Abstract: This project is about the British Mathematician, Sarah Rees (1957-), Professor of Mathematics at the University of New Castle in England. Professor Rees is a world leader in research at the junction of Group theory, geometry and combinatorics. Of her most recent projects, one examines connections between group theory and formal language theory, the other studies quantum computation from a group theoretic perspective. She has been internationally known for her work, and she is a devoted mother of a child. In this project I explore the decision problem known as word problem and its hardness using an article of Sarah Rees.
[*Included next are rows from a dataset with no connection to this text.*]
===== src/hw/rtl/mi4_pkg.sv =====
// Shared types and constants for the 4x4 matrix inverse block.
package mi4_pkg;

  localparam int ELEM_W           = 16;
  localparam int ELEM_FRAC_BITS   = 8;
  localparam int RESULT_FRAC_BITS = 16;
  localparam int OUT_W            = 32;
  localparam int IN_TDATA_W       = 16;
  localparam int OUT_TDATA_W      = 72;

  // cofactor magnitude needs 51 bits plus sign; determinant needs 69 plus sign
  localparam int COF_W  = 52;
  localparam int PROD_W = ELEM_W + COF_W;
  localparam int DET_W  = 70;
  localparam int NUM_W  = COF_W + ELEM_FRAC_BITS + RESULT_FRAC_BITS;
  localparam int REM_W  = DET_W + 1;

  localparam int Q_DEPTH = 4;
  localparam int Q_PTR_W = $clog2(Q_DEPTH);
  localparam int Q_CNT_W = $clog2(Q_DEPTH + 1);

  localparam int MAT_N   = 16;
  localparam int IDX_W   = $clog2(MAT_N);

  typedef struct packed {
    logic signed [ELEM_W-1:0] value;
    logic                     last;
  } elem_beat_t;

endpackage


===== src/hw/rtl/mi4_queue.sv =====
// Small FIFO of element beats between the input side and the compute engine.
module mi4_queue (
  input  logic                clk,
  input  logic                rst,
  input  logic                push_valid,
  output logic                push_ready,
  input  mi4_pkg::elem_beat_t push_data,
  output logic                pop_valid,
  input  logic                pop_ready,
  output mi4_pkg::elem_beat_t pop_data
);

  mi4_pkg::elem_beat_t mem [mi4_pkg::Q_DEPTH];
  logic [mi4_pkg::Q_PTR_W-1:0] wr_ptr;
  logic [mi4_pkg::Q_PTR_W-1:0] rd_ptr;
  logic [mi4_pkg::Q_CNT_W-1:0] count;
  logic                        do_push;
  logic                        do_pop;

  assign push_ready = (count != mi4_pkg::Q_CNT_W'(mi4_pkg::Q_DEPTH));
  assign pop_valid  = (count != '0);
  assign pop_data   = mem[rd_ptr];
  assign do_push    = push_valid && push_ready;
  assign do_pop     = pop_valid && pop_ready;

  always_ff @(posedge clk) begin
    if (do_push) begin
      mem[wr_ptr] <= push_data;
    end
  end

  always_ff @(posedge clk) begin
    if (rst) begin
      wr_ptr <= '0;
      rd_ptr <= '0;
      count  <= '0;
    end else begin
      if (do_push) wr_ptr <= wr_ptr + 1'b1;
      if (do_pop)  rd_ptr <= rd_ptr + 1'b1;
      if (do_push && !do_pop) begin
        count <= count + 1'b1;
      end else if (do_pop && !do_push) begin
        count <= count - 1'b1;
      end
    end
  end

endmodule
File: config.mk
export PLATFORM = sky130hd
export DESIGN_NAME = top_n_distinct_selector_unit
export DESIGN_NICKNAME = d
export VERILOG_FILES = /design/src/sv/tnds_pkg.sv /design/src/sv/tnds_cell.sv /design/src/sv/top_n_distinct_selector_unit.sv
export SDC_FILE = /design/constraint.sdc
export NUM_CORES = 1
export LEC_CHECK = 0
export BUFFER_PORTS_ARGS = -buffer_cell sky130_fd_sc_hd__clkbuf_2
export CAP_MARGIN = 30
export CORE_MARGIN = 5
export CORE_UTILIZATION = 40
export CTS_CLUSTER_SIZE = 16
export DETAILED_ROUTE_END_ITERATION = 8
export PLACE_DENSITY = 0.69
export SKIP_CTS_REPAIR_TIMING = 1
export SLEW_MARGIN = 5
export SYNTH_ARGS = -nofsm -noshare
export SYNTH_HDL_FRONTEND = slang
export SYNTH_SLANG_ARGS = --single-unit
File: constraint.sdc
create_clock -name clk_i -period 3.4 [get_ports clk_i]
set_clock_uncertainty 0.2 [all_clocks]
set_input_delay 0.17 -clock clk_i [delete_from_list [all_inputs] [get_ports clk_i]]
set_output_delay 0.17 -clock clk_i [all_outputs]
set_load 0.05 [all_outputs]
`config.mk`:
```
export PLATFORM = sky130hd
export DESIGN_NAME = u16_to_decimal_ascii_core
export DESIGN_NICKNAME = d
export VERILOG_FILES = /design/src/rtl/core/u16da_pkg.sv /design/src/rtl/core/u16_to_decimal_ascii_core.sv
export SDC_FILE = /design/constraint.sdc
export NUM_CORES = 1
export LEC_CHECK = 0
export BUFFER_PORTS_ARGS = -buffer_cell sky130_fd_sc_hd__buf_2
export CAP_MARGIN = 20
export CORE_MARGIN = 2
export CORE_UTILIZATION = 30
export CTS_BUF_LIST = sky130_fd_sc_hd__clkbuf_16
export CTS_CLUSTER_SIZE = 28
export DETAILED_ROUTE_END_ITERATION = 10
export SYNTH_ARGS = -nofsm -noshare
export SYNTH_HDL_FRONTEND = slang
export SYNTH_SLANG_ARGS = --single-unit
export TNS_END_PERCENT = 50
```
`constraint.sdc`:
```
create_clock -name clock -period 6.85 [get_ports clock]
set_input_delay 0.685 -clock clock [delete_from_list [all_inputs] [get_ports clock]]
set_output_delay 0.685 -clock clock [all_outputs]
set_load 0.005 [all_outputs]
```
Abstract: The American mathematician Joan Birman was born in 1927. She is a leading expert in topology and one of the foremost experts in braids and knot theory. Her book Braids, Links, and Mapping Class Groups, which is based on a series of lectures she gave during her stay at Princeton in the spring 1987, has become a standard text in the subject. She has been influential in theoretical mathematics and has contributed to fundamental developments in topology. She has received numerous awards and recognitions for her work. Dr. Birman is currently a Research Professor Emerita at Barnard College, Columbia University, where she has been since 1973.